Hunt for the word "both" across the entries below, copying each line that holds it.

== PROVIDED RECORDS ==

**config.mk**
```make
export PLATFORM = sky130hd
export DESIGN_NAME = hdlc_signaling_controller
export DESIGN_NICKNAME = d
export VERILOG_FILES = /design/src/pkg/hdlc_pkg.sv /design/src/hw/hdlc_signaling_controller.sv
export SDC_FILE = /design/constraint.sdc
export NUM_CORES = 2
export LEC_CHECK = 0
export ABC_AREA = 1
export ABC_CLOCK_PERIOD_IN_PS = 3500
export BUFFER_PORTS_ARGS = -buffer_cell sky130_fd_sc_hd__buf_2
export CAP_MARGIN = 20
export CORE_AREA = 4 4 315 317
export DETAILED_ROUTE_END_ITERATION = 10
export DIE_AREA = 0 0 319 321
export HOLD_SLACK_MARGIN = 0.06
export PLACE_DENSITY = 0.77
export SYNTH_ARGS = -nofsm -noshare
export SYNTH_HDL_FRONTEND = slang
export SYNTH_SLANG_ARGS = --single-unit
```
**constraint.sdc**
```tcl
create_clock -name mclk -period 3.5 [get_ports mclk]
set_input_delay 0.175 -clock mclk [delete_from_list [all_inputs] [get_ports mclk]]
set_output_delay 0.175 -clock mclk [all_outputs]
set_load 0.01 [all_outputs]
```
**src/pkg/hdlc_pkg.sv**
```systemverilog
// Contract
// - Three HDLC controllers, each with four receive modes from its own mode field.
// - Channels 2 and 3 behave as channel 1, with their own registers and FIFOs.
// - Lowest mode select bit picks one-byte or two-byte address recognition.
// - Two-byte high address byte compared with FEH, FCH and two programmable values.
// - Command/response bit 1 of the high byte is masked from every compare.
// - Two-byte address valid when high and low bytes both match: eight combinations.
// - Frames matching no address combination are dropped, nothing enters the receive FIFO.
// - One-byte address compared only with the two low-byte compare values.
// - Accepted frames store control, information and status byte; status also readable.
// - Transmitter inserts zero after five ones; receiver deletes those zeros.
// - Mode upper bits 01: addressed frames with flags, CRC and stuffing forwarded.
// - Mode 101: only high byte compared; frame stored without first address byte.
// - Mode 100: no address check, every frame stored, flags CRC stuffing kept.
// - CRC disable: no CRC generated, software supplies it, closing flag only.
// - Transmitter sends any frame length supplied, no length check.
// - Between frames transmitter sends continuous flags when configured.
// - Bit stream uses a selected line time slot, all bits, every frame.
// - Mode 111: raw FIFO data both ways, no flags, CRC or stuffing.
`default_nettype none

package hdlc_pkg;

  // ----------------------------------------------------------------
  // sizes and constants
  // ----------------------------------------------------------------
  localparam int NCH = 3;
  localparam int FIFO_DEPTH = 32;
  localparam logic [5:0] FIFO_FULL = 6'h20;
  localparam logic [7:0] FLAG = 8'h7e;
  localparam logic [7:0] IDLE_ONES = 8'hff;
  localparam logic [7:0] SYNC_BYTE = 8'hff;
  localparam logic [7:0] GROUP_ADDR_A = 8'hfe;
  localparam logic [7:0] GROUP_ADDR_B = 8'hfc;
  localparam logic [7:0] CR_MASK = 8'hfd;
  localparam logic [15:0] CRC_INIT = 16'hffff;
  localparam logic [15:0] CRC_POLY = 16'h8408;
  localparam logic [15:0] CRC_GOOD = 16'hf0b8;
  localparam logic [2:0] STUFF_RUN = 3'h5;
  localparam logic [2:0] FLAG_RUN = 3'h6;
  localparam logic [2:0] FLAG_TAIL_BITS = 3'h6;

  // ----------------------------------------------------------------
  // mode select encodings
  // ----------------------------------------------------------------
  localparam logic [1:0] MODE_NONAUTO = 2'h1;
  localparam logic [2:0] MODE_TRANSP1 = 3'h5;
  localparam logic [2:0] MODE_TRANSP0 = 3'h4;
  localparam logic [2:0] MODE_EXT = 3'h7;

  // ----------------------------------------------------------------
  // status byte field positions
  // ----------------------------------------------------------------
  localparam int ST_VALID = 7;
  localparam int ST_OVERFLOW = 6;
  localparam int ST_CRC_OK = 5;
  localparam int ST_ABORT = 4;

  // ----------------------------------------------------------------
  // carriers
  // ----------------------------------------------------------------
  typedef struct packed {
    logic [2:0] opModeSelect;
    logic transmitCrcDisable;
    logic flagFill;
    logic [4:0] slot;
    logic [7:0] highAddrCompareA;
    logic [7:0] highAddrCompareB;
    logic [7:0] lowAddrCompareA;
    logic [7:0] lowAddrCompareB;
  } chan_cfg_t;

  typedef struct packed {
    logic transmitTransparentFrameCmd;
    logic transmitterResetCmd;
    logic receiverResetCmd;
  } chan_cmd_t;

  typedef struct packed {
    logic [4:0] slotNum;
    logic bitTick;
    logic rxBit;
  } line_in_t;

  typedef struct packed {
    logic [7:0] data;
    logic last;
  } rx_word_t;

  typedef enum logic [2:0] {TX_IDLE, TX_OPEN, TX_DATA, TX_CRC, TX_CLOSE, TX_RAW} tx_state_t;

  typedef struct packed {
    tx_state_t state;
    logic [7:0] sr;
    logic [2:0] idx;
    logic stuff;
    logic [2:0] ones;
    logic [15:0] crc;
    logic crcHi;
    logic go;
    logic bitOut;
    logic busy;
    logic rdy;
    logic [5:0] rdPtr;
    logic [5:0] wrPtr;
  } tx_t;

  typedef struct packed {
    logic [2:0] ones;
    logic [7:0] sr;
    logic [2:0] cnt;
    logic [15:0] crc;
    logic [2:0] nb;
    logic [7:0] d0;
    logic [7:0] d1;
    logic hiOk;
    logic loOk;
    logic inFrame;
    logic ovf;
    logic [7:0] stat;
  } rx_t;

  typedef struct packed {
    rx_word_t w0;
    rx_word_t w1;
    logic [1:0] n;
    logic v;
  } rxbuf_t;

  // ----------------------------------------------------------------
  // reset values
  // ----------------------------------------------------------------
  localparam tx_t TX_RESET = '{state: TX_IDLE, sr: IDLE_ONES, idx: 3'h0, stuff: 1'b0,
                               ones: 3'h0, crc: CRC_INIT, crcHi: 1'b0, go: 1'b0,
                               bitOut: 1'b1, busy: 1'b0, rdy: 1'b1, rdPtr: 6'h00, wrPtr: 6'h00};
  localparam rx_t RX_RESET = '{ones: 3'h0, sr: 8'h00, cnt: 3'h0, crc: CRC_INIT, nb: 3'h0,
                               d0: 8'h00, d1: 8'h00, hiOk: 1'b0, loOk: 1'b0, inFrame: 1'b0,
                               ovf: 1'b0, stat: 8'h00};
  localparam rxbuf_t RXBUF_RESET = '0;

endpackage

`default_nettype wire

```
**src/hw/hdlc_signaling_controller.sv**
```systemverilog
`timescale 1ns/1ps
`default_nettype none

module hdlc_channel (
  input wire logic mclk,
  input wire logic rst_n,
  input wire hdlc_pkg::chan_cfg_t cfg,
  input wire hdlc_pkg::chan_cmd_t cmd,
  input wire hdlc_pkg::line_in_t line,
  input wire logic [7:0] txData,
  input wire logic txValid,
  output var logic txReady,
  output var logic txBit,
  output var logic txBusy,
  output var hdlc_pkg::rx_word_t rxWord,
  output var logic rxValid,
  input wire logic rxReady,
  output var logic [7:0] receiveFrameStatus
);
  import hdlc_pkg::*;

  tx_t txReg;
  tx_t txNext;
  rx_t rxReg;
  rx_t rxNext;
  rxbuf_t bufReg;
  rxbuf_t bufNext;
  logic [7:0] txMem [FIFO_DEPTH];
  logic active;
  logic extMode;
  logic crcOkReg;
  logic crcOkNext;

  // ----------------------------------------------------------------
  // decoding helpers
  // ----------------------------------------------------------------
  function automatic logic [15:0] crcStep(input logic [15:0] c, input logic b);
    crcStep = (c >> 1) ^ ((c[0] ^ b) ? CRC_POLY : 16'h0000);
  endfunction

  function automatic logic hiMatch(input logic [7:0] a, input chan_cfg_t c);
    logic [7:0] m;
    m = a & CR_MASK;
    hiMatch = (m == (GROUP_ADDR_A & CR_MASK)) || (m == (GROUP_ADDR_B & CR_MASK)) ||
              (m == (c.highAddrCompareA & CR_MASK)) || (m == (c.highAddrCompareB & CR_MASK));
  endfunction

  function automatic logic loMatch(input logic [7:0] a, input chan_cfg_t c);
    loMatch = (a == c.lowAddrCompareA) || (a == c.lowAddrCompareB);
  endfunction

  function automatic logic accept(input logic [2:0] mode, input logic hi, input logic lo);
    accept = 1'b0;
    if (mode == MODE_TRANSP0) begin
      accept = 1'b1;
    end else if (mode == MODE_TRANSP1) begin
      accept = hi;
    end else if (mode[2:1] == MODE_NONAUTO) begin
      accept = mode[0] ? (hi && lo) : lo;
    end
  endfunction

  function automatic logic [2:0] skipCount(input logic [2:0] mode);
    skipCount = 3'h0;
    if (mode == MODE_TRANSP1) begin
      skipCount = 3'h1;
    end else if (mode[2:1] == MODE_NONAUTO) begin
      skipCount = mode[0] ? 3'h2 : 3'h1;
    end
  endfunction

  // ----------------------------------------------------------------
  // line slot and mode
  // ----------------------------------------------------------------
  // selected time slot
  assign active = line.bitTick && (line.slotNum == cfg.slot);
  assign extMode = (cfg.opModeSelect == MODE_EXT);

  // ----------------------------------------------------------------
  // transmitter
  // ----------------------------------------------------------------
  always_comb begin
    logic [7:0] nextByte;
    logic fifoEmpty;
    logic b;
    txNext = txReg;
    nextByte = txMem[txReg.rdPtr[4:0]];
    fifoEmpty = (txReg.wrPtr == txReg.rdPtr);
    b = txReg.sr[txReg.idx];
    if (txValid && txReg.rdy) begin
      txNext.wrPtr = txReg.wrPtr + 6'h01;
    end
    if (cmd.transmitTransparentFrameCmd) begin
      txNext.go = 1'b1;
    end
    if (active) begin
      // zero insertion
      // pending zero of the last stuffed byte still goes out ahead of the closing flag
      if ((txReg.stuff || (txReg.idx == 3'h0 && txReg.state == TX_CLOSE)) && txReg.ones == STUFF_RUN) begin
        txNext.bitOut = 1'b0;
        txNext.ones = 3'h0;
      end else begin
        txNext.bitOut = b;
        if (!b) begin
          txNext.ones = 3'h0;
        end else if (txReg.ones != 3'h7) begin
          txNext.ones = txReg.ones + 3'h1;
        end
        if (txReg.state == TX_DATA) begin
          txNext.crc = crcStep(txReg.crc, b);
        end
        txNext.idx = txReg.idx + 3'h1;
        if (txReg.idx == 3'h7) begin
          txNext.stuff = 1'b0;
          txNext.sr = (cfg.flagFill && !extMode) ? FLAG : IDLE_ONES;
          unique case (txReg.state)
            TX_IDLE: begin
              if (txReg.go && !fifoEmpty) begin
                txNext.go = 1'b0;
                txNext.state = extMode ? TX_RAW : TX_OPEN;
                txNext.sr = extMode ? SYNC_BYTE : FLAG;
              end
            end
            TX_OPEN: begin
              if (!fifoEmpty) begin
                txNext.sr = nextByte;
                txNext.rdPtr = txReg.rdPtr + 6'h01;
                txNext.stuff = 1'b1;
                txNext.crc = CRC_INIT;
                txNext.state = TX_DATA;
              end else begin
                txNext.state = TX_IDLE;
              end
            end
            TX_DATA: begin
              if (!fifoEmpty) begin
                txNext.sr = nextByte;
                txNext.rdPtr = txReg.rdPtr + 6'h01;
                txNext.stuff = 1'b1;
              end else if (cfg.transmitCrcDisable) begin
                txNext.sr = FLAG;
                txNext.state = TX_CLOSE;
              end else begin
                txNext.sr = ~txNext.crc[7:0];
                txNext.stuff = 1'b1;
                txNext.crcHi = 1'b0;
                txNext.state = TX_CRC;
              end
            end
            TX_CRC: begin
              if (!txReg.crcHi) begin
                txNext.sr = ~txReg.crc[15:8];
                txNext.stuff = 1'b1;
                txNext.crcHi = 1'b1;
              end else begin
                txNext.sr = FLAG;
                txNext.state = TX_CLOSE;
              end
            end
            TX_CLOSE: begin
              txNext.state = TX_IDLE;
            end
            TX_RAW: begin
              if (!fifoEmpty) begin
                txNext.sr = nextByte;
                txNext.rdPtr = txReg.rdPtr + 6'h01;
              end else begin
                txNext.state = TX_IDLE;
              end
            end
          endcase
        end
      end
    end
    if (cmd.transmitterResetCmd) begin
      txNext = TX_RESET;
    end
    txNext.rdy = (6'(txNext.wrPtr - txNext.rdPtr) != FIFO_FULL);
    txNext.busy = (txNext.state != TX_IDLE) || txNext.go;
  end

  always_ff @(posedge mclk) begin
    if (!rst_n) begin
      txReg <= TX_RESET;
    end else begin
      txReg <= txNext;
    end
  end

  // fifo storage, frame content loaded by software before the start command
  always_ff @(posedge mclk) begin
    if (txValid && txReg.rdy && !cmd.transmitterResetCmd) begin
      txMem[txReg.wrPtr[4:0]] <= txData;
    end
  end

  // ----------------------------------------------------------------
  // receiver and two-entry output buffer
  // ----------------------------------------------------------------
  always_comb begin
    logic b;
    logic dataBit;
    logic endEv;
    logic abortEv;
    logic push;
    logic pop;
    logic space;
    logic [7:0] byteIn;
    logic [7:0] statusByte;
    rx_word_t pushWord;
    rxNext = rxReg;
    crcOkNext = crcOkReg;
    bufNext = bufReg;
    b = line.rxBit;
    dataBit = 1'b0;
    endEv = 1'b0;
    abortEv = 1'b0;
    push = 1'b0;
    pushWord = '0;
    byteIn = {b, rxReg.sr[7:1]};
    pop = bufReg.v && rxReady;
    space = (bufReg.n != 2'h2) || pop;
    if (active) begin
      if (extMode) begin
        rxNext.sr = byteIn;
        rxNext.cnt = rxReg.cnt + 3'h1;
        if (rxReg.cnt == 3'h7) begin
          push = 1'b1;
          pushWord = '{data: byteIn, last: 1'b0};
        end
      end else if (b) begin
        if (rxReg.ones == FLAG_RUN) begin
          abortEv = 1'b1;
          rxNext.ones = 3'h7;
        end else if (rxReg.ones != 3'h7) begin
          rxNext.ones = rxReg.ones + 3'h1;
          dataBit = (rxReg.ones < STUFF_RUN);
        end
      end else begin
        rxNext.ones = 3'h0;
        if (rxReg.ones == FLAG_RUN) begin
          endEv = 1'b1;
        end else begin
          dataBit = (rxReg.ones != STUFF_RUN);
        end
      end
    end
    statusByte = '0;
    // crc judged at the last whole byte, before the flag's leading bits
    statusByte[ST_CRC_OK] = crcOkReg;
    statusByte[ST_VALID] = crcOkReg && (rxReg.cnt == FLAG_TAIL_BITS) && !abortEv;
    statusByte[ST_OVERFLOW] = rxReg.ovf;
    statusByte[ST_ABORT] = abortEv;
    if (dataBit && rxReg.inFrame) begin
      rxNext.sr = byteIn;
      rxNext.crc = crcStep(rxReg.crc, b);
      rxNext.cnt = rxReg.cnt + 3'h1;
      if (rxReg.cnt == 3'h7) begin
        crcOkNext = (rxNext.crc == CRC_GOOD);
        if (rxReg.nb == 3'h0) begin
          rxNext.hiOk = hiMatch(byteIn, cfg);
          rxNext.loOk = loMatch(byteIn, cfg);
        end
        if (rxReg.nb == 3'h1 && cfg.opModeSelect[2:1] == MODE_NONAUTO && cfg.opModeSelect[0]) begin
          rxNext.loOk = loMatch(byteIn, cfg);
        end
        if (rxReg.nb >= 3'h2 && accept(cfg.opModeSelect, rxReg.hiOk, rxReg.loOk) &&
            3'(rxReg.nb - 3'h2) >= skipCount(cfg.opModeSelect)) begin
          push = 1'b1;
          pushWord = '{data: rxReg.d1, last: 1'b0};
        end
        rxNext.d1 = rxReg.d0;
        rxNext.d0 = byteIn;
        if (rxReg.nb != 3'h7) begin
          rxNext.nb = rxReg.nb + 3'h1;
        end
      end
    end
    if ((endEv || abortEv) && rxReg.inFrame && rxReg.nb >= 3'h2 &&
        accept(cfg.opModeSelect, rxReg.hiOk, rxReg.loOk)) begin
      push = 1'b1;
      pushWord = '{data: statusByte, last: 1'b1};
      rxNext.stat = statusByte;
    end
    if (pop) begin
      bufNext.w0 = bufReg.w1;
      bufNext.n = bufReg.n - 2'h1;
    end
    if (push) begin
      if (space) begin
        if (bufNext.n == 2'h0) begin
          bufNext.w0 = pushWord;
        end else begin
          bufNext.w1 = pushWord;
        end
        bufNext.n = bufNext.n + 2'h1;
      end else begin
        rxNext.ovf = 1'b1;
      end
    end
    if (endEv) begin
      rxNext.inFrame = 1'b1;
      rxNext.nb = 3'h0;
      rxNext.cnt = 3'h0;
      rxNext.crc = CRC_INIT;
      rxNext.hiOk = 1'b0;
      rxNext.loOk = 1'b0;
      rxNext.ovf = 1'b0;
      crcOkNext = 1'b0;
    end
    if (abortEv) begin
      rxNext.inFrame = 1'b0;
    end
    bufNext.v = (bufNext.n != 2'h0);
    if (cmd.receiverResetCmd) begin
      rxNext = RX_RESET;
      bufNext = RXBUF_RESET;
      crcOkNext = 1'b0;
    end
  end

  always_ff @(posedge mclk) begin
    if (!rst_n) begin
      rxReg <= RX_RESET;
      crcOkReg <= 1'b0;
      bufReg <= RXBUF_RESET;
    end else begin
      rxReg <= rxNext;
      crcOkReg <= crcOkNext;
      bufReg <= bufNext;
    end
  end

  // ----------------------------------------------------------------
  // outputs
  // ----------------------------------------------------------------
  assign txReady = txReg.rdy;
  assign txBit = txReg.bitOut;
  assign txBusy = txReg.busy;
  assign rxWord = bufReg.w0;
  assign rxValid = bufReg.v;
  assign receiveFrameStatus = rxReg.stat;

endmodule // hdlc_channel

module hdlc_signaling_controller (
  input wire logic mclk,
  input wire logic rst_n,
  input wire hdlc_pkg::chan_cfg_t [hdlc_pkg::NCH-1:0] cfg,
  input wire hdlc_pkg::chan_cmd_t [hdlc_pkg::NCH-1:0] cmd,
  input wire hdlc_pkg::line_in_t line,
  input wire logic [hdlc_pkg::NCH-1:0][7:0] txData,
  input wire logic [hdlc_pkg::NCH-1:0] txValid,
  output wire logic [hdlc_pkg::NCH-1:0] txReady,
  output wire logic [hdlc_pkg::NCH-1:0] txBit,
  output wire logic [hdlc_pkg::NCH-1:0] txBusy,
  output wire hdlc_pkg::rx_word_t [hdlc_pkg::NCH-1:0] rxWord,
  output wire logic [hdlc_pkg::NCH-1:0] rxValid,
  input wire logic [hdlc_pkg::NCH-1:0] rxReady,
  output wire logic [hdlc_pkg::NCH-1:0][7:0] receiveFrameStatus
);
  import hdlc_pkg::*;

  // ----------------------------------------------------------------
  // channels
  // ----------------------------------------------------------------
  // three controllers
  for (genvar g = 0; g < NCH; g++) begin : gen_chan
    hdlc_channel u_chan (
      .mclk(mclk),
      .rst_n(rst_n),
      .cfg(cfg[g]),
      .cmd(cmd[g]),
      .line(line),
      .txData(txData[g]),
      .txValid(txValid[g]),
      .txReady(txReady[g]),
      .txBit(txBit[g]),
      .txBusy(txBusy[g]),
      .rxWord(rxWord[g]),
      .rxValid(rxValid[g]),
      .rxReady(rxReady[g]),
      .receiveFrameStatus(receiveFrameStatus[g])
    );
  end

endmodule // hdlc_signaling_controller

`default_nettype wire

```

===

**OUTPUT FOR THIS TASK:**
// - Two-byte address valid when high and low bytes both match: eight combinations.
// - Mode 111: raw FIFO data both ways, no flags, CRC or stuffing.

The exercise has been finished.